I can't help to think how some things could of been. Some days I try to explain and re analyze some of things that were said to me or done to me. I do have some regrets as most people do. I can't help to wonder if anyone cares about how i feel or who i am in their lives. If i meant or mean anything to them. I guess all I feel is what makes people geniuses, writers, musicians, artist, actors, motivational. I need to get out of this low and use it to my advantage. But for now I am giving myself time to just feel. I hate thinking of what could of been. I fear the future. I really do. But fuck it, we all have to face it. So here is a new start in MY life. I think it is time I became a bit selfish and became more concern about my feelings. To finally find myself that hot British guy I have always wanted haha. Sorry I had to throw a bit of my sense of humor in there.
But I do have things to look forward too. All the lovely babies in my family, seeing them grow up. Possibly starting a paralegal program and hoping to get involved in International law somehow. Continue to write my script/book- "how not to piss off the Vagina- horrible short love stories of the 21st century". Record some music with one of my favorite dudes Anthony. Maybe even ride a bike all the way to San Diego. Enjoy the beaches during the summer. Continue photography and probably still suck at it :/. Learn to make my Danish balls. Run a half-marathon in Oct. Spend more time at the movies.
And even though some of these things may not happen, it is OK, I had a road trip planned for the summer and even a trip to Europe, I even had a job planned. And none of it happened. That is fine. That is life and hopefully something wonderful WILL happen regardless. I am sure we all have been let down and yet we have many great things to look for. So here is hoping for a good future to everyone. If you become rich, please let me bum money of you, I need a new TV. Thank you very much.
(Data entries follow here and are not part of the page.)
<file path="config.mk">
export PLATFORM = sky130hd
export DESIGN_NAME = press_classifier
export DESIGN_NICKNAME = d
export VERILOG_FILES = /design/src/rtl/press_classifier.sv
export SDC_FILE = /design/constraint.sdc
export NUM_CORES = 1
export LEC_CHECK = 0
export BUFFER_PORTS_ARGS = -buffer_cell sky130_fd_sc_hd__buf_2
export CORE_ASPECT_RATIO = 1.2
export CORE_MARGIN = 3
export CORE_UTILIZATION = 61
export CTS_CLUSTER_SIZE = 20
export DETAILED_ROUTE_END_ITERATION = 16
export PLACE_DENSITY_LB_ADDON = 0.12
export SETUP_SLACK_MARGIN = 0.4
export SLEW_MARGIN = 20
export SYNTH_ARGS = -nofsm -noshare
export SYNTH_HDL_FRONTEND = slang
export SYNTH_SLANG_ARGS = --single-unit
</file>
<file path="constraint.sdc">
create_clock -name clk -period 2.88 [get_ports clk]
set_clock_uncertainty 0.1 [all_clocks]
set_input_delay 0.576 -clock clk [delete_from_list [all_inputs] [get_ports clk]]
set_output_delay 0.576 -clock clk [all_outputs]
set_load 0.03 [all_outputs]
</file>
File: config.mk
export PLATFORM = sky130hd
export DESIGN_NAME = adam_stream_skid
export DESIGN_NICKNAME = d
export VERILOG_FILES = /design/src/rtl/adam_stream_skid_pkg.sv /design/src/rtl/adam_stream_skid.sv
export SDC_FILE = /design/constraint.sdc
export NUM_CORES = 1
export LEC_CHECK = 0
export BUFFER_PORTS_ARGS = -buffer_cell sky130_fd_sc_hd__buf_2
export CAP_MARGIN = 30
export CORE_MARGIN = 4
export CORE_UTILIZATION = 33
export CTS_CLUSTER_DIAMETER = 50
export DETAILED_ROUTE_END_ITERATION = 12
export PLACE_DENSITY = 0.66
export SLEW_MARGIN = 20
export SYNTH_ARGS = -nofsm -noshare
export SYNTH_HDL_FRONTEND = slang
export SYNTH_SLANG_ARGS = --single-unit
File: constraint.sdc
create_clock -name clk -period 1.5 [get_ports clk]
set_clock_uncertainty 0.15 [all_clocks]
set_input_delay 0.075 -clock clk [delete_from_list [all_inputs] [get_ports clk]]
set_output_delay 0.075 -clock clk [all_outputs]
set_load 0.05 [all_outputs]
File: src/rtl/adam_stream_skid_pkg.sv
// Shared constants for the ADAM stream skid buffer.
package adam_stream_skid_pkg;

    // Default payload width of an ADAM stream word.
    localparam int unsigned DATA_WIDTH_DEFAULT = 32;

endpackage : adam_stream_skid_pkg

File: src/rtl/adam_stream_skid.sv
// Two-entry skid buffer for a valid/ready stream. Every handshake output is a
// flop, so no combinational path crosses between the slv and mst sides.
module adam_stream_skid
    import adam_stream_skid_pkg::*;
#(
    parameter int unsigned DATA_WIDTH = DATA_WIDTH_DEFAULT
) (
    input  logic                  clk,
    input  logic                  rst_n,
    input  logic [DATA_WIDTH-1:0] slv_data,
    input  logic                  slv_valid,
    output logic                  slv_ready,
    output logic [DATA_WIDTH-1:0] mst_data,
    output logic                  mst_valid,
    input  logic                  mst_ready
);

    logic                  out_valid;
    logic [DATA_WIDTH-1:0] out_data;
    logic                  skid_valid;
    logic [DATA_WIDTH-1:0] skid_data;
    // Dedicated flop holding !skid_valid so slv_ready leaves a register directly.
    logic                  ready_q;

    logic in_fire_c;
    logic out_free_c;

    // Handshake qualifiers for the upcoming edge.
    always_comb begin
        in_fire_c  = slv_valid & ready_q;
        out_free_c = ~out_valid | mst_ready;
    end

    // Output and skid register update; the skid word always drains before new input.
    always_ff @(posedge clk or negedge rst_n) begin
        if (!rst_n) begin
            out_valid  <= 1'b0;
            out_data   <= '0;
            skid_valid <= 1'b0;
            skid_data  <= '0;
            ready_q    <= 1'b1;
        end else if (out_free_c) begin
            if (skid_valid) begin
                out_valid  <= 1'b1;
                out_data   <= skid_data;
                skid_valid <= 1'b0;
                ready_q    <= 1'b1;
            end else if (in_fire_c) begin
                out_valid <= 1'b1;
                out_data  <= slv_data;
            end else begin
                out_valid <= 1'b0;
            end
        end else if (in_fire_c) begin
            skid_valid <= 1'b1;
            skid_data  <= slv_data;
            ready_q    <= 1'b0;
        end
    end

    assign slv_ready = ready_q;
    assign mst_valid = out_valid;
    assign mst_data  = out_data;

endmodule : adam_stream_skid
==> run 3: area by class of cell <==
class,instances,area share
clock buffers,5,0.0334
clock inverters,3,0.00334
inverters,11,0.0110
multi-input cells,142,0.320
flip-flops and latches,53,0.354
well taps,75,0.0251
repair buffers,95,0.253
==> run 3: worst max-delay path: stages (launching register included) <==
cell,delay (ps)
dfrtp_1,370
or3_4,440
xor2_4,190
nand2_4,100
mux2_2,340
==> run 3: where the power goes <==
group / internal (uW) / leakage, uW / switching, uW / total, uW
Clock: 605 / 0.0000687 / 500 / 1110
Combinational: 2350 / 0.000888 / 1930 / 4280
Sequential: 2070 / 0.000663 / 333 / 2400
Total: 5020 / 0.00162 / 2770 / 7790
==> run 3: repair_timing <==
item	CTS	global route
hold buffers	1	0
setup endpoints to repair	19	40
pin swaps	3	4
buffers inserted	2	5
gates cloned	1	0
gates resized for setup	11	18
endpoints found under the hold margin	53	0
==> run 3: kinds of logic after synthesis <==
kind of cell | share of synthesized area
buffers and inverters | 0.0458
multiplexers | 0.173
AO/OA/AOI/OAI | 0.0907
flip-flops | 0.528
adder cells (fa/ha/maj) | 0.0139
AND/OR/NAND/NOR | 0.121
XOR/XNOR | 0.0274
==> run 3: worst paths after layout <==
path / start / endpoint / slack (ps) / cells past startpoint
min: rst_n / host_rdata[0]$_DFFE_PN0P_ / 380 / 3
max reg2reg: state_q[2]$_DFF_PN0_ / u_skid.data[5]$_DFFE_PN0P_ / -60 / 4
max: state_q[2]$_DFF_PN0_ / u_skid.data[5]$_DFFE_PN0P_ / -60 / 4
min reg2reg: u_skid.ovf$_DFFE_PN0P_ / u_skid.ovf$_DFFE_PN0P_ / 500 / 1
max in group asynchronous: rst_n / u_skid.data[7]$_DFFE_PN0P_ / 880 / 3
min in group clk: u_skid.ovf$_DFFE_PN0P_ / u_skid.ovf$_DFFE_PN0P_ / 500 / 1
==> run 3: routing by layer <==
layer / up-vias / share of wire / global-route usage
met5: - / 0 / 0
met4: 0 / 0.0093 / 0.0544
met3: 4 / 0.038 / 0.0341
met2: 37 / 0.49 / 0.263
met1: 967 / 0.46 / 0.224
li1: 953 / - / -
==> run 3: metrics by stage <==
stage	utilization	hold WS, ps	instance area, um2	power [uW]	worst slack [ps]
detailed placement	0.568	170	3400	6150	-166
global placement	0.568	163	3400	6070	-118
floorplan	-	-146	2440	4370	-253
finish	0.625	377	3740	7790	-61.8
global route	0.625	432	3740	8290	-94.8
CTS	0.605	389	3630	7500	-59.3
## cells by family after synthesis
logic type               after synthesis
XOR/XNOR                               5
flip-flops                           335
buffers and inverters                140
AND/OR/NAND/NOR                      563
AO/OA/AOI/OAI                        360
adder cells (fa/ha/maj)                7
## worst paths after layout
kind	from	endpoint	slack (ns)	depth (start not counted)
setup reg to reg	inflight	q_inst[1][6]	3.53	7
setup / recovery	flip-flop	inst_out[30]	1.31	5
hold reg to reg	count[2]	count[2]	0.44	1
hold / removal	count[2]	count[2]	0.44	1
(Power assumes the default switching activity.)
## config.mk

```make
export PLATFORM = sky130hd
export DESIGN_NAME = gcd_driver
export DESIGN_NICKNAME = d
export VERILOG_FILES = /design/src/rtl/gcd_driver.sv
export SDC_FILE = /design/constraint.sdc
export NUM_CORES = 1
export LEC_CHECK = 0
export ABC_AREA = 0
export CAP_MARGIN = 20
export CORE_ASPECT_RATIO = 2
export CORE_MARGIN = 2
export CORE_UTILIZATION = 59
export DETAILED_ROUTE_END_ITERATION = 12
export PLACE_DENSITY = 0.85
export RECOVER_POWER = 100
export REMOVE_ABC_BUFFERS = 1
export SYNTH_ARGS = -nofsm -noshare
export SYNTH_HDL_FRONTEND = slang
export SYNTH_SLANG_ARGS = --single-unit
```

## constraint.sdc

```tcl
create_clock -name clk -period 4.4 [get_ports clk]
set_input_delay 1.32 -clock clk [delete_from_list [all_inputs] [get_ports clk]]
set_output_delay 1.32 -clock clk [all_outputs]
set_load 0.1 [all_outputs]
```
I am a human being, I feel, I am real, I am alive. I am friend, a sister, a daughter, a cousin, an aunt, a animal lover, a gummie bear stuffer, I am a Mac not a PC. I get my feelings hurt, I get let down too. No one is perfect. Sorry for making this long. But thank you for reading, now I have to go wash my car. I look forward to seeing some of you this Birthday weekend. It will be great to be cheered up by some of my awesome friends and family. I really need it.
Wow. I am blessed to have been able to read your personal feelings on your intimate experiences. All I can say is that the really good books that we read in life, are books that are not what you expect to happen. You are embarking in journey's in your life and each journey is a new chapter. Some chapters are filled with drama, others with love, others with laughter. 26 years old and the new chapter of your life begins. Make it the "page turner" chapter. One chapter ends, maybe not on the greatest note, but at least it ends and the new chapter begins. You make it what you want it to be. As you said, discover who you are. Life changes you and sometimes you don't even realize it, until you hit the wall of realization. It's not always a bad thing, trust me. Know that I love you and we are here for you through ALL the chapters of your life. :-)
ReplyDelete"I am not going to lie, it is hard as fuck to think positive when life keeps throwing you punches"
ReplyDeletei completely agree. and sometimes we need to just "feel" what ever is going thru us just to get it out of our system and try to get back up again.
I had a similar change in my plans happen the day before my birthday this year. suddenly the carpet was pulled from under me and everything seemed skewed and distorted. its been only a few months and but slowly im regaining my footing and im sure you will too.